Testing for time dependence of local survival and recapture probabilities
We created a series of general models incorporating time‐dependent effects on survival and recapture probabilities. These models were constructed using the sin link function. Our initial model considered time dependence in both survival and recapture probabilities, Ф(t)p(t). The validity of this simple model to the data was assessed by goodness‐of‐fit tests of program RELEASE in MARK (Burnham et al. 1987). The model fitted the data poorly (TEST 2 + TEST 3, χ 2 = 448.84, df = 61, P < 0.001). Results of TEST 3 (χ 2 = 394.67, df = 17, P < 0.001) suggested possible age effects on survival probabilities. Given that an individual's first‐year survival is likely to differ from that of older birds, we built a model incorporating two age classes: a1 (first‐year survival) and a2 (adult survival). In this model, we considered first‐year postfledging survival to be time dependent, and adult survival to be constant, as the analysis of time effects on older age classes was outside the objectives of our study. Recapture probability was considered to be time dependent.
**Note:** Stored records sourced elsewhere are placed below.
File: design/flow/run.sh
#!/bin/bash
# OpenROAD 26Q1-2900-gdf79404cd8, Yosys 0.63+post, stock flow scripts
make -C /OpenROAD-flow-scripts/flow DESIGN_CONFIG=/design/flow/config.mk WORK_HOME=/design/flow/orfs finish
File: design/flow/config.mk
export PLATFORM = sky130hd
export DESIGN_NAME = TrafficLightControl
export DESIGN_NICKNAME = TrafficLightControl
export VERILOG_FILES = /design/flow/design.v
export SDC_FILE = /design/flow/constraint.sdc
export NUM_CORES = 4
export LEC_CHECK = 1
export CORE_UTILIZATION = 30
File: design/flow/constraint.sdc
current_design TrafficLightControl

set clk_period 3.8
set clk_io_pct 0.2

create_clock -name clk0 -period $clk_period [get_ports {CLK}]

set non_clock_inputs [all_inputs -no_clocks]
set_input_delay [expr $clk_period * $clk_io_pct] -clock clk0 $non_clock_inputs
set_output_delay [expr $clk_period * $clk_io_pct] -clock clk0 [all_outputs]
$ cat ./config.mk
export PLATFORM = sky130hd
export DESIGN_NAME = FSM
export DESIGN_NICKNAME = FSM
export VERILOG_FILES = /design/flow/design.v
export SDC_FILE = /design/flow/constraint.sdc
export NUM_CORES = 4
export LEC_CHECK = 1
export CORE_AREA = 10 10 70 70
export DIE_AREA = 0 0 80 80
$ cat ./constraint.sdc
current_design FSM

set clk_period 2.4
set clk_io_pct 0.2

create_clock -name clk0 -period $clk_period [get_ports {clock}]

set non_clock_inputs [all_inputs -no_clocks]
set_input_delay [expr $clk_period * $clk_io_pct] -clock clk0 $non_clock_inputs
set_output_delay [expr $clk_period * $clk_io_pct] -clock clk0 [all_outputs]
**constraint.sdc**
```tcl
current_design ALU

set clk_period 6.9
set clk_io_pct 0.2

create_clock -name clk0 -period $clk_period

set non_clock_inputs [all_inputs -no_clocks]
set_input_delay [expr $clk_period * $clk_io_pct] -clock clk0 $non_clock_inputs
set_output_delay [expr $clk_period * $clk_io_pct] -clock clk0 [all_outputs]
```
**config.mk**
```make
export PLATFORM = sky130hd
export DESIGN_NAME = ALU
export DESIGN_NICKNAME = ALU
export VERILOG_FILES = /design/flow/design.v
export SDC_FILE = /design/flow/constraint.sdc
export NUM_CORES = 4
export LEC_CHECK = 1
export CORE_AREA = 10 10 70 70
export DIE_AREA = 0 0 80 80
```
**run.sh**
```bash
#!/bin/bash
# OpenROAD 26Q1-2900-gdf79404cd8, Yosys 0.63+post, stock flow scripts
make -C /OpenROAD-flow-scripts/flow DESIGN_CONFIG=/design/flow/config.mk WORK_HOME=/design/flow/orfs finish
```
**design.v**
```verilog
module ALU(A,B,ALUop,ALUout,Z,N);
        input wire [7:0] A, B;
        input wire [2:0] ALUop;
        output reg [7:0] ALUout;
        output reg Z, N;
        always @(*) begin
            case (ALUop)
                3'b000: ALUout = A + B;  
                3'b001: ALUout = A - B;  
                3'b010: ALUout = A & B;  
                3'b011: ALUout = A | B;  
                3'b100: ALUout = A ^ B;  
                default: ALUout = 8'b0; 
            endcase
            Z = (ALUout == 8'b0);  
            N = ALUout[7];  
        end 
endmodule         
```
==> job_summary.md <==
### Metrics collected by this job

| Metric | Value |
|---|---|
| Routed len/inst | 13.3 um |
| Placed inst area | 1350 um^2 |
| Setup Viol. Count Final | 0 |
| Iter 0 DRT Violations | 59 |
| Hold Path Class | input pin to output pin |
| Share of post-route cells with drive strength above 1 | 8.59% |
| FP Core Util | around 30% |
| Unique cell types | 38 |
| Power density over the cells | 81.2 nW/um^2 |
| Worst setup margin | 0.661 ns |
| GP Congestion | 0.849 |
| Seq cells | 0 |
| Post-synthesis sequential area ratio | 0% |
| Max Clk Rate | 160 MHz |
| Hold-fix buffers, CTS | 0 |
| DR pass1 iterations | 4 |
| Worst-Margin Slew | 0.462 ns |
| Drt drc | 0 |
| Post-route design area | 1350 um^2 |
| RSZ-0062 raised after global routing | false |
| Clock network fraction of total power | 0% |
| Arrival time worst endpoint | 4.86 ns |
| ANT cells | 0 |
| Top Ports | 29 |
| Non-filler cells in the finished layout | 209 |
| Int Pwr | slightly below 0.00006 W |
| Log Warnings | 41 |
| Most frequent logic cell in the layout | clkdlybuf4s50_1 |
| Placed cell count | ~210 |
| Fin. max-slew vios | 0 |
| Yosys stat area | 1020 um^2 |
| Cells after synthesis | 137 |
| Vias in the first global route | 979 |
| Port buffer count | 29 |
| Initial antenna violation count | 0 |
| Part of the power in registers | 0% |
| Number of cells in Yosys stat | 137 |
| GRT overflow | 0 |
| Clock buffers | 0 |
| Max Cap Viol | 0 |
| Post-CTS setup buffer count | 0 |
| Worst setup SP type | input pin |
| Setup total negative slack | 0 ns |
| Drt total wl | 2770 um |
| DRT antenna net count | 0 |
| NetSw | 0.0000509 W |
| First-pass GRT wire length | 4690 um |
| Largest net degree at the start of global routing | 18 |
| Max-slew headroom | between 60% and 70% |
| Yosys warning tally | 1 |
| Row count | 21 |
| WS Path Type | input pin to output pin |
| Via Count | 986 |
| P_leak | roughly 0.60 nW |
| Switch share | a little under half |
| Worst-case vdd ir drop | 26.0 uV |
| Endpoints failing hold | 0 |
| Post-CTS resize count | 0 |
| Combinational share of power | 100.0% |
| GR Util All Layers | about 8.7% |
| Placement Setup Slack | between 0.6 and 0.7 ns |
| Mean Syn Cell Area | 7.47 um^2 |
| Critical Path RT | 5.52 ns |
| Crit path time final | 6.24 ns |
| Max FO, Critical Path | 10 |
| Most frequent cells in the layout | 29 x clkdlybuf4s50_1, 24 x ha_1, 19 x inv_1, 13 x nor2_1, 9 x o21ai_0 |
| Period Utilization, post-route | 90.4% |
| HPWL Detailed | 2380 um |
| Sequential cell area | 0 um^2 |
| Mapped Area | 1020 um^2 |
| Routed vias/inst | 4.72 |
| Die x size | 80 um |
| Core area | approximately 3400 um^2 |
| Die H | approximately 80 um |
| Total power | 0.000109 W |
| Crit. End Element | output pin |
| Area Overhead vs Synth | 31.7% |
| Status | finished clean |
| Die area | 6400 um^2 |
-- cell type report --
type | count | area (um^2)
inverter | 19 | 71.3
fill | 356 | 2070
timing repair buffer | 31 | 305
multi-input combinational | 113 | 913
tap | 46 | 57.6
-- metal layers --
metal  vias to the layer above  part of all wire [%]  track usage [%]
met3                         0                   5.3             1.48
li1                        533                     -                -
met1                       441                    50             12.7
met5                         -                     0                0
met4                         0                     0                0
met2                        12                    45             13.7
-- cell usage after synthesis (all sizes together) --
master | count | area [um^2]
and2b | 1 | 8.76
mux2 | 1 | 11.3
o31a | 1 | 10.0
or2 | 2 | 12.5
fa | 1 | 20.0
buf | 5 | 38.8
nor2b | 4 | 32.5
a211oi | 4 | 30.0
a41oi | 1 | 8.76
nor4b | 2 | 30.0
xnor2 | 8 | 70.1
o22ai | 1 | 6.26
nand2b | 1 | 13.8
ha | 24 | 300
nand2 | 5 | 18.8
o31ai | 3 | 27.5
o21ai | 10 | 50.0
a21oi | 8 | 40.0
o21a | 4 | 30.0
o311a | 1 | 10.0
nor3 | 4 | 25.0
o21bai | 1 | 7.51
nand3 | 2 | 10.0
nor4 | 1 | 6.26
inv | 19 | 71.3
nor3b | 1 | 18.8
nor2 | 13 | 48.8
or3 | 1 | 6.26
a31oi | 7 | 50.1
mux2i | 1 | 10.0
-- final timing paths --
kind                  startpoint         to  slack, ns  cells past startpoint
worst max-delay path    ALUop[1]          Z       0.66                     12
worst min-delay path        A[0]  ALUout[0]       4.02                      7
-- through the flow --
step | hold slack (ns) | util [%]
2_1_floorplan | 2.94 | -
3_3_place_gp | 4.01 | 39.5
3_5_place_dp | 4.03 | 39.5
4_1_cts | 4.04 | 39.5
5_1_grt | 4.14 | 39.5
6_report | 4.02 | 39.5
-- power by group through the flow --
| stage | logic (W) | registers (W) | clock network, W |
|---|---|---|---|
| 4_1_cts | 0.000110 | 0 | 0 |
| 5_1_grt | 0.000123 | 0 | 0 |
| 6_report | 0.000109 | 0 | 0 |
-- worst max-delay path, stage by stage --
cell and delay, ns:
clkdlybuf4s50_1 0.64, nor3b_4 0.41, mux2_2 0.40, inv_1 0.07
ha_1 0.21, nor2b_1 0.14, o31a_2 0.31, nor3_1 0.18
mux2i_1 0.19, o21ai_0 0.14, nor4b_2 0.28, clkdlybuf4s50_1 0.50
-- logic make-up after synthesis --
kind of cell	Yosys count	synth area share, %
buffers and inverters	24	10.8
adders and majority gates	25	31.3
AOI/OAI and AO/OA	41	26.4
muxes	2	2.08
and+or+nand+nor	37	22.6
xor gates and xnor gates	8	6.85
Power figures rest on the tool's default switching activity, not on a simulated workload.
`timescale 1ns / 1ps
module gain_core #(
    parameter integer DWIDTH = 16,  
    parameter integer GWIDTH = 16,  
    parameter integer FBITS  = 12   
)(
    input  wire                     clk,
    input  wire                     rst_n,      
    input  wire                     ce,         
    input  wire                     en,         
    input  wire signed [DWIDTH-1:0] data_i,     
    input  wire signed [GWIDTH-1:0] data_gain,  
    output reg  signed [DWIDTH-1:0] data_o      
);
    wire signed [DWIDTH+GWIDTH-1:0] mult_raw;
    wire signed [DWIDTH+GWIDTH-1:0] mult_rounded;
    wire signed [DWIDTH+GWIDTH-1-FBITS:0] mult_scaled;
    localparam signed [DWIDTH-1:0] MAX_VAL = {1'b0, {(DWIDTH-1){1'b1}}};  
    localparam signed [DWIDTH-1:0] MIN_VAL = {1'b1, {(DWIDTH-1){1'b0}}};  
    assign mult_raw = data_i * data_gain;
    assign mult_rounded = mult_raw + (1 << (FBITS-1));
    assign mult_scaled = mult_rounded >>> FBITS;
    always @(posedge clk or negedge rst_n) begin
        if (!rst_n) begin
            data_o <= 0;
        end else if (ce) begin
            if (!en) begin
                data_o <= data_i;
            end else begin
                if (mult_scaled > MAX_VAL) begin
                    data_o <= MAX_VAL;
                end else if (mult_scaled < MIN_VAL) begin
                    data_o <= MIN_VAL;
                end else begin
                    data_o <= mult_scaled[DWIDTH-1:0];
                end
            end
        end
    end
endmodule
The goodness‐of‐fit of this new model, Ф(a1t, a2)p(t), was tested using the parametric bootstrap approach implemented in MARK. The parameter estimates from the model were used to simulate data according to the assumptions of CJS models (i.e., no over dispersion is included, animals are totally independent, and no violations of model assumptions are included). This process was repeated 1000 times, and the deviance of each model was calculated to determine whether the deviance of the observed model exceeded that of simulated data. The probability of obtaining by chance a deviance value as large as or larger than the one observed was given by the ratio between the number of simulations with deviance larger than the one observed in our general model divided by the total number of simulations. We established a significance level P < 0.05 for rejecting the null hypothesis. The bootstrap goodness‐of‐fit test indicated that the model had a good fit (P = 0.74), so we selected it as our reference model, and compared it with simpler nested models, using AICc values for model selection.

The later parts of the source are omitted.